### src/rtl/card_slot_pkg.sv
package card_slot_pkg;
  localparam int SLOT_W = 2;
  localparam int MAX_SLOTS = 4;

  typedef enum logic [1:0] {
    ST_EMPTY = 2'd0, ST_FULL = 2'd1, ST_POWERED = 2'd2, ST_CONFIGURED = 2'd3
  } slotState_e;

  typedef enum logic [1:0] {
    MSG_DETECTED = 2'd0, MSG_POWERED = 2'd1, MSG_EJECTED = 2'd2, MSG_CONFIGURED = 2'd3
  } slotMsg_e;

  typedef enum logic [1:0] {
    REQ_INSERT = 2'd0, REQ_EJECT = 2'd1, REQ_SETUP_DONE = 2'd2, REQ_NONE = 2'd3
  } swReq_e;

  typedef struct packed {
    logic [SLOT_W-1:0] slot;
    slotMsg_e          msg;
  } queueEntry_t;

  typedef struct packed {
    logic        pushA;
    queueEntry_t entryA;
    logic        pushB;
    queueEntry_t entryB;
    logic        pop;
  } queueStrobe_t;
endpackage

### src/rtl/slot_lifecycle_queue.sv
module slot_lifecycle_queue
  import card_slot_pkg::*;
#(
  parameter int DEPTH = 8
) (
  input  logic         clk,
  input  logic         rst,
  input  queueStrobe_t strobe,
  output queueEntry_t  headEntry,
  output logic         queueEmpty,
  output logic         overflow
);
  localparam int PTR_W = (DEPTH > 1) ? $clog2(DEPTH) : 1;
  localparam int CNT_W = $clog2(DEPTH + 1);

  queueEntry_t        mem [DEPTH];
  logic [PTR_W-1:0]   rdPtr, wrPtr, wrPtrB;
  logic [CNT_W-1:0]   count;
  logic               acceptA, acceptB;

  function automatic logic [PTR_W-1:0] bump(input logic [PTR_W-1:0] p);
    return (p == PTR_W'(DEPTH - 1)) ? '0 : p + PTR_W'(1);
  endfunction

  always_comb begin
    acceptA = strobe.pushA && (count < CNT_W'(DEPTH));
    acceptB = strobe.pushB &&
              (({1'b0, count} + (CNT_W+1)'(acceptA)) < (CNT_W+1)'(DEPTH));
    wrPtrB  = acceptA ? bump(wrPtr) : wrPtr;
  end

  always_ff @(posedge clk) begin
    if (acceptA) mem[wrPtr] <= strobe.entryA;
    if (acceptB) mem[wrPtrB] <= strobe.entryB;
  end

  always_ff @(posedge clk) begin
    if (rst) begin
      rdPtr    <= '0;
      wrPtr    <= '0;
      count    <= '0;
      overflow <= 1'b0;
    end else begin
      wrPtr    <= acceptB ? bump(wrPtrB) : wrPtrB;
      if (strobe.pop) rdPtr <= bump(rdPtr);
      count    <= count + CNT_W'(acceptA) + CNT_W'(acceptB) - CNT_W'(strobe.pop);
      overflow <= (strobe.pushA && !acceptA) || (strobe.pushB && !acceptB);
    end
  end

  assign headEntry  = mem[rdPtr];
  assign queueEmpty = (count == '0);
endmodule

### src/rtl/slot_lifecycle_ctrl.sv
module slot_lifecycle_ctrl
  import card_slot_pkg::*;
#(
  parameter int NUM_SLOTS = 4
) (
  input  logic                  clk,
  input  logic                  rst,
  input  logic [NUM_SLOTS-1:0]  slotPresent,
  input  logic [NUM_SLOTS-1:0]  chgEvent,
  input  logic [NUM_SLOTS-1:0]  pwrEvent,
  input  logic                  swReqValid,
  input  logic [1:0]            swReqKind,
  input  logic [SLOT_W-1:0]     swReqSlot,
  input  queueEntry_t           headEntry,
  input  logic                  queueEmpty,
  output queueStrobe_t          strobe,
  output logic [2*NUM_SLOTS-1:0] slotState,
  output logic [NUM_SLOTS-1:0]  ackChg,
  output logic [NUM_SLOTS-1:0]  ackPwr,
  output logic                  badMsg,
  output logic [SLOT_W-1:0]     badSlot
);
  slotState_e stateQ [NUM_SLOTS];

  logic              intHit, intIsChg, intPresent;
  logic [SLOT_W-1:0] intSlot;
  slotState_e        intCur;
  logic              pushA, pushB, swInRange, swPresent;
  slotMsg_e          msgA, msgB;
  slotState_e        headCur, headNext;
  logic [2:0]        stepRes;
  logic              headLegal;

  function automatic logic [2:0] stepState(input slotState_e cur, input slotMsg_e msg);
    logic       ok;
    slotState_e nxt;
    ok  = 1'b0;
    nxt = cur;
    case (msg)
      MSG_DETECTED:   if (cur == ST_EMPTY)   begin ok = 1'b1; nxt = ST_FULL;       end
      MSG_POWERED:    if (cur == ST_FULL)    begin ok = 1'b1; nxt = ST_POWERED;    end
      MSG_CONFIGURED: if (cur == ST_POWERED) begin ok = 1'b1; nxt = ST_CONFIGURED; end
      default:        if (cur != ST_EMPTY)   begin ok = 1'b1; nxt = ST_EMPTY;      end
    endcase
    return {ok, nxt};
  endfunction

  // lowest-numbered slot with a pending event wins; change before power
  always_comb begin
    intHit = 1'b0; intIsChg = 1'b0; intPresent = 1'b0;
    intSlot = '0; intCur = ST_EMPTY;
    for (int i = NUM_SLOTS - 1; i >= 0; i--) begin
      if (chgEvent[i] || pwrEvent[i]) begin
        intHit     = 1'b1;
        intIsChg   = chgEvent[i];
        intPresent = slotPresent[i];
        intSlot    = SLOT_W'(i);
        intCur     = stateQ[i];
      end
    end
    ackChg = (intHit && intIsChg)  ? (NUM_SLOTS'(1) << intSlot) : '0;
    ackPwr = (intHit && !intIsChg) ? (NUM_SLOTS'(1) << intSlot) : '0;
    pushA = 1'b0;
    msgA  = MSG_DETECTED;
    if (intHit) begin
      if (!intIsChg) begin
        pushA = 1'b1; msgA = MSG_POWERED;
      end else if (intPresent) begin
        pushA = 1'b1; msgA = MSG_DETECTED;
      end else if (intCur != ST_EMPTY) begin
        pushA = 1'b1; msgA = MSG_EJECTED;
      end
    end
  end

  always_comb begin
    swInRange = 1'b0;
    swPresent = 1'b0;
    for (int i = 0; i < NUM_SLOTS; i++) begin
      if (swReqSlot == SLOT_W'(i)) begin
        swInRange = 1'b1;
        swPresent = slotPresent[i];
      end
    end
    pushB = 1'b0;
    msgB  = MSG_DETECTED;
    if (swReqValid && swInRange) begin
      case (swReq_e'(swReqKind))
        REQ_INSERT:     begin pushB = swPresent; msgB = MSG_DETECTED;   end
        REQ_EJECT:      begin pushB = 1'b1;      msgB = MSG_EJECTED;    end
        REQ_SETUP_DONE: begin pushB = 1'b1;      msgB = MSG_CONFIGURED; end
        default:        pushB = 1'b0;
      endcase
    end
  end

  always_comb begin
    strobe.pushA       = pushA;
    strobe.entryA.slot = intSlot;
    strobe.entryA.msg  = msgA;
    strobe.pushB       = pushB;
    strobe.entryB.slot = swReqSlot;
    strobe.entryB.msg  = msgB;
    strobe.pop         = !queueEmpty;
  end

  always_comb begin
    headCur = ST_EMPTY;
    for (int i = 0; i < NUM_SLOTS; i++)
      if (headEntry.slot == SLOT_W'(i)) headCur = stateQ[i];
    stepRes   = stepState(headCur, headEntry.msg);
    headLegal = stepRes[2];
    headNext  = slotState_e'(stepRes[1:0]);
  end

  always_ff @(posedge clk) begin
    if (rst) begin
      for (int i = 0; i < NUM_SLOTS; i++) stateQ[i] <= ST_EMPTY;
      badMsg  <= 1'b0;
      badSlot <= '0;
    end else begin
      badMsg <= !queueEmpty && !headLegal;
      if (!queueEmpty) badSlot <= headEntry.slot;
      for (int i = 0; i < NUM_SLOTS; i++)
        if (!queueEmpty && headLegal && headEntry.slot == SLOT_W'(i))
          stateQ[i] <= headNext;
    end
  end

  for (genvar g = 0; g < NUM_SLOTS; g++) begin : g_out
    assign slotState[2*g +: 2] = stateQ[g];
  end
endmodule

### src/rtl/card_slot_lifecycle.sv
module card_slot_lifecycle
  import card_slot_pkg::*;
#(
  parameter int NUM_SLOTS   = 4,
  parameter int QUEUE_DEPTH = 8
) (
  input  logic                   clk,
  input  logic                   rst,
  input  logic [NUM_SLOTS-1:0]   slotPresent,
  input  logic [NUM_SLOTS-1:0]   chgEvent,
  input  logic [NUM_SLOTS-1:0]   pwrEvent,
  input  logic                   swReqValid,
  input  logic [1:0]             swReqKind,
  input  logic [1:0]             swReqSlot,
  output logic [2*NUM_SLOTS-1:0] slotState,
  output logic [NUM_SLOTS-1:0]   ackChg,
  output logic [NUM_SLOTS-1:0]   ackPwr,
  output logic                   badMsg,
  output logic [1:0]             badSlot,
  output logic                   queueOverflow
);
  queueStrobe_t strobe;
  queueEntry_t  headEntry;
  logic         queueEmpty;

  slot_lifecycle_ctrl #(.NUM_SLOTS(NUM_SLOTS)) u_ctrl (
    .clk(clk), .rst(rst),
    .slotPresent(slotPresent), .chgEvent(chgEvent), .pwrEvent(pwrEvent),
    .swReqValid(swReqValid), .swReqKind(swReqKind), .swReqSlot(swReqSlot),
    .headEntry(headEntry), .queueEmpty(queueEmpty), .strobe(strobe),
    .slotState(slotState), .ackChg(ackChg), .ackPwr(ackPwr),
    .badMsg(badMsg), .badSlot(badSlot)
  );

  slot_lifecycle_queue #(.DEPTH(QUEUE_DEPTH)) u_queue (
    .clk(clk), .rst(rst), .strobe(strobe),
    .headEntry(headEntry), .queueEmpty(queueEmpty), .overflow(queueOverflow)
  );
endmodule

### config.mk
export PLATFORM = sky130hd
export DESIGN_NAME = card_slot_lifecycle
export DESIGN_NICKNAME = d
export VERILOG_FILES = /design/src/rtl/card_slot_pkg.sv /design/src/rtl/slot_lifecycle_queue.sv /design/src/rtl/slot_lifecycle_ctrl.sv /design/src/rtl/card_slot_lifecycle.sv
export SDC_FILE = /design/constraint.sdc
export NUM_CORES = 1
export LEC_CHECK = 0
export ABC_AREA = 1
export ABC_CLOCK_PERIOD_IN_PS = 3880
export BUFFER_PORTS_ARGS = -buffer_cell sky130_fd_sc_hd__buf_2
export CAP_MARGIN = 20
export CORE_MARGIN = 10
export CORE_UTILIZATION = 65
export CTS_BUF_LIST = sky130_fd_sc_hd__clkbuf_4
export DETAILED_ROUTE_END_ITERATION = 10
export PLACE_DENSITY_LB_ADDON = 0.15
export SETUP_SLACK_MARGIN = 0.05
export SLEW_MARGIN = 20
export SYNTH_ARGS = -nofsm -noshare
export SYNTH_HDL_FRONTEND = slang
export SYNTH_SLANG_ARGS = --single-unit
### constraint.sdc
create_clock -name clk -period 3.88 [get_ports clk]
set_input_delay 0.194 -clock clk [delete_from_list [all_inputs] [get_ports clk]]
set_output_delay 0.194 -clock clk [all_outputs]
set_load 0.02 [all_outputs]
## After elaboration in Yosys (flattened, before gate mapping)

Memory sizes are Yosys's and may differ from the RTL's. A register that Yosys moved wholly into a read port is not among the register bits.
Cells that the tools add are included.

- Logic and storage cells: 154
- Memories kept: 2
- RAM bits: 40
- Output and inout bits: 20
- Register bits: 14
- Input bits: 19

Memories:

| name | words | width | rd ports | clocked after Yosys merged registers in | write ports | RTL line | RTL |
|---|---|---|---|---|---|---|---|
| u_queue.mem | 8 | 4 | 1 | 1 | 2 | slot_lifecycle_queue.sv:16 | `queueEntry_t mem [DEPTH];` |
| u_ctrl.stateQ | 4 | 2 | 4 | 0 | 4 | slot_lifecycle_ctrl.sv:23 | `slotState_e stateQ [NUM_SLOTS];` |

- Reduce and logical (&&, ||, !) cells: 32
- Muxes and demuxes: 85
- Shift-type cells: 1
- Bitwise gates (word level): 4
- Magnitude comparators: 2
- Equal/unequal tests: 15
- Add/subtract/negate cells: 7

Operators with widths:

| operator | number |
|---|---|
| 2-to-1 mux 2 bit | 25 |
| 2-to-1 mux 1 bit | 47 |
| 2-to-1 mux 3 bit | 7 |
| == test 2 bit, second input constant | 7 |
| logical AND 1 bit | 13 |
| == test 2 x 1 -> 1 bit, second input constant | 5 |
| zero test 2 bit | 5 |
| adder 3 x 1 -> 3 bit, second input constant | 3 |
| == test 3 bit, second input constant | 3 |
| adder 4 x 1 -> 4 bit | 2 |
| 2-to-1 mux 4 bit | 2 |
| case mux 2 bit (3 select lines) | 1 |
| adder 4 x 1 -> 5 bit | 1 |
| zero test 1 bit | 5 |
| logical OR 1 bit | 5 |
| < comparator 5 x 4 -> 1 bit, second input constant | 1 |
| zero test 4 bit | 1 |
| < comparator 4 bit, second input constant | 1 |
| OR 1 bit | 4 |
| case mux 2 bit (2 select lines) | 1 |
| nonzero test 2 bit | 2 |
| left shift 1 x 2 -> 4 bit, first input constant | 1 |
| subtractor 4 x 1 -> 4 bit | 1 |
| case mux 1 bit (3 select lines) | 1 |
| 2 further kinds | 2 |

## Longest topological paths before layout

- Depth in word-level cells: 17
- Mapped depth: 18
- Depth with buffers taken out: 16

## Hierarchy

Synthesis repeated with hierarchy kept, for this count alone.

- Cell total of the unflattened synthesis: 503
- Area total of the unflattened synthesis: 3,829.9 um2

Modules (own cells, without submodules):

| module | instances | seq. area each (um2) | cells an instance | area an instance (um2) |
|---|---|---|---|---|
| slot_lifecycle_queue | 1 | 1,241.2 | 350 | 2,793.9 |
| slot_lifecycle_ctrl | 1 | 300.3 | 153 | 1,036.0 |

## Least setup slack after synthesis

No wires, ideal clock.

- Kind: reg-to-reg
- Start: memory u_ctrl.stateQ[2][0] in the netlist's numbering
- End: register u_queue.count[1]
- Required time: 3,816 ps
- Path buffers: 0
- Setup time: 64 ps
- Clock period less this slack: 2,388 ps
- Path slack: 1,492 ps
- Cell stages (with the launch flop): 12
- Arrival time: 2,324 ps
- Cells stage by stage: edfxtp_1 > o21ai_0 > nand3_1 > a21oi_2 > nand3_4 > nand2_8 > ha_1 > inv_1 > fa_1 > inv_1 > fa_1 > nor2_1

RTL lines:

| what | RTL line | RTL |
|---|---|---|
| start, declared | slot_lifecycle_ctrl.sv:23 |  |
| end signal, assigned | slot_lifecycle_queue.sv:46 | `count <= count + CNT_W'(acceptA) + CNT_W'(acceptB) - CNT_W'(strobe.pop);` |
| end, declared | slot_lifecycle_queue.sv:18 | `logic [CNT_W-1:0] count;` |

==> run metrics <==
CTS root buf clkbuf_4; GR Overflow Total 0; Syn Inst Count 462; data required time of the critical path 4.00 ns; Core ar. 5473 sq um; CP Launch Type flip-flop; post-synth net total 497; final hold violation count 0; largest net degree at the start of global routing 18; RSZ-0062 raised after global routing false; number of H-tree levels 3; crit share post-route 69.14%; average cell area after synthesis 7.916 sq um; PD cells 809.8 nW/um^2; Hold WC Path Type in2reg; die height 95.01 um; FFs w/ async S/R, synth 0%; n_diodes 0; vias per std cell 5.690; FP Rows 27; Setup Viol. Count Final 0; Slew headroom 39.53%; fraction of layout cells with a size suffix above 1 20.55%; share of total power in the clock network 10.8%; DP HPWL 7120 um; setup_tns 0 ns; status finished clean; clock sinks 57; DR WL/cell 15.56 um; data arrival time of the critical path 2.80 ns; crit end category flip-flop; Setup Fix Bufs, Post-CTS 0; max cap viols 0; synthesis warning total 0; register share of total power 32.4%; Crit Path Class reg2reg; P_sw 1.655 mW; slew of the pin with the lowest slew margin 0.9051 ns; EDFF count, synth 40; top_reg_cell synth edfxtp_1; Die W 95.01 um; number of buffers added on ports 38; ANT nets after route 0; vias in the first global route 3115; cts bufs inserted 9; routed wire length 8994 um; Max rail drop VDD 632.9 uV; P_leak 1.798 nW; Remaining DRCs 0; total track usage 20.70%; Logic pwr share 56.7%; area delta synth->final 8.827%; Die Area 9027 sq um; io pins 39; Sw Share 51.36%; DRT Pass-1 Iters 5; Initial DRC Count 235; first-pass GRT wire length 14720 um; total number of vias 3289; post-cts sizing count 0; fin. max-slew vios 0; CTS tree done; Placer Congestion 0.8983; sequential area share after synthesis 42.15%; maximum buffer depth of the clock tree 2; Max Freq 372.8 MHz; Post-Syn Area 3657 sq um; crit path time final 2.683 ns; initial antenna violation count 0; clk_lat worst skew 0.40 ns; CTS hold repair buffers 0; # nets final 536; Final Skew 0.01043 ns; Starting Density 66.83%; synthesized flop and latch total 57; fin util 72.73%; post-synth cell types 40; Internal 1.568 mW; critical-path maximum fanout 17; Worst-path clk slew 0.10 ns
==> power by group through the flow <==
stage | sequential (mW) | clock (mW) | combinational (mW)
final | 1.05 | 0.349 | 1.83
after global placement | 1.05 | 0 | 1.72
after detailed placement | 1.05 | 0 | 1.78
after global routing | 1.06 | 0.374 | 2.04
after floorplan | 1.04 | 0 | 1.37
after CTS | 1.04 | 0.352 | 1.79
==> cell type report <==
cell class / instances / area (sq um)
sequential: 57 / 1541
multi-input combinational: 321 / 1777
fill: 455 / 1493
inverter: 74 / 280.3
timing repair buffer: 38 / 190.2
clock inverter: 6 / 26.28
clock buffer: 10 / 75.07
tap: 72 / 90.09
==> through the flow <==
step / setup WS [ns] / power [mW] / hold slack [ns] / cell area (sq um) / cells
final: 1.197 / 3.223 / 0.09481 / 3980 / 578
after floorplan: 1.492 / 2.412 / 0.2607 / 3657 / 462
after detailed placement: 1.201 / 2.836 / 0.4757 / 3879 / 562
after CTS: 1.312 / 3.184 / 0.07297 / 3980 / 578
after global placement: 1.222 / 2.766 / 0.4718 / 3879 / 562
after global routing: 0.9337 / 3.477 / 0.09812 / 3980 / 578
==> worst max-delay path: stages (launching register included) <==
cell      delay (ns)
dfxtp_1         0.67
inv_4           0.15
nand2_1         0.11
nand3_1         0.09
nand2_1         0.07
nand2_1         0.04
nand2_1         0.18
nand3b_1        0.10
nand2_1         0.11
inv_1           0.05
nand2_2         0.07
nand2_1         0.08
nand3_1         0.13
nand3_1         0.15
nor2_2          0.19
nand2_1         0.09
nand2_1         0.10
==> cell usage after synthesis (7+ instances only) <==
master     n  area [sq um]
inv_1     59         221.5
nand2_1   98         367.9
o21ai_1   23         115.1
nor2_4     7         78.83
o21ai_0   33         165.2
nand3_1   28         140.1
a21oi_1   13         65.06
nand2_2   12         75.07
inv_2     14         52.55
ha_1      14         175.2
edfxtp_1  40          1201
nor2_1    46         172.7
dfxtp_1   17         340.3
==> logic make-up after synthesis <==
kind of cell	Yosys count	share of synthesized area, %
xor+xnor	1	0.2395
flops	57	42.15
fa+ha+maj	16	5.884
compound gates	86	13.96
buf+inv	84	9.271
simple gates	218	28.50
==> state kept, by name, indices dropped and copies added, names as in the netlist, named ones only <==
register	cells
u_ctrl.badMsg	1
u_queue.count	4
u_queue.mem	32
u_queue.overflow	1
u_queue.wrPtr	3
u_queue.rdPtr	3
u_ctrl.stateQ	8
u_ctrl.badSlot	2
==> routing by layer <==
layer / part of all wire, % / vias to the layer above / GRT usage, % / wire length, um
li1: - / 1597 / - / -
met1: 41 / 1488 / 25.96 / 3656
met2: 48 / 173 / 33.35 / 4306
met3: 8.5 / 31 / 5.027 / 764
met4: 3.0 / 0 / 8.978 / 267
met5: 0 / - / 0 / 0
==> placed cells by master (no fill, tap or decap), types with 4 or more instances in the layout <==
cell type	count
nor3_1	6
nand2_2	12
dfxtp_1	17
nor2_1	46
o21ai_1	23
ha_1	14
nor2_4	7
inv_2	14
nand2_1	98
o21ai_0	33
buf_2	38
nor2_2	6
inv_1	59
a21oi_1	13
nand3_1	28
clkbuf_4	10
o22ai_1	4
edfxtp_1	40
nand4_1	5
==> worst paths after layout <==
| path | from | endpoint | slack (ns) | depth (start not counted) |
|---|---|---|---|---|
| hold / removal | rst | u_queue.count[1] | 0.09 | 2 |
| setup / recovery | flip-flop | u_ctrl.stateQ[3][1] | 1.20 | 16 |
| setup reg to reg | flip-flop | u_ctrl.stateQ[3][1] | 1.20 | 16 |
| hold reg to reg | u_ctrl.badSlot[1] | u_ctrl.badSlot[1] | 0.50 | 2 |
Power figures use the tool's default switching activity.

▬▬▬▬▬▬▬▬▬▬

§ What is being asked:
Return, without any change, the lines from the one holding "u_queue.count[1] | 0.09 | 2 |" through the end of the listing, and only those.

§ Written response:
| hold / removal | rst | u_queue.count[1] | 0.09 | 2 |
| setup / recovery | flip-flop | u_ctrl.stateQ[3][1] | 1.20 | 16 |
| setup reg to reg | flip-flop | u_ctrl.stateQ[3][1] | 1.20 | 16 |
| hold reg to reg | u_ctrl.badSlot[1] | u_ctrl.badSlot[1] | 0.50 | 2 |
Power figures use the tool's default switching activity.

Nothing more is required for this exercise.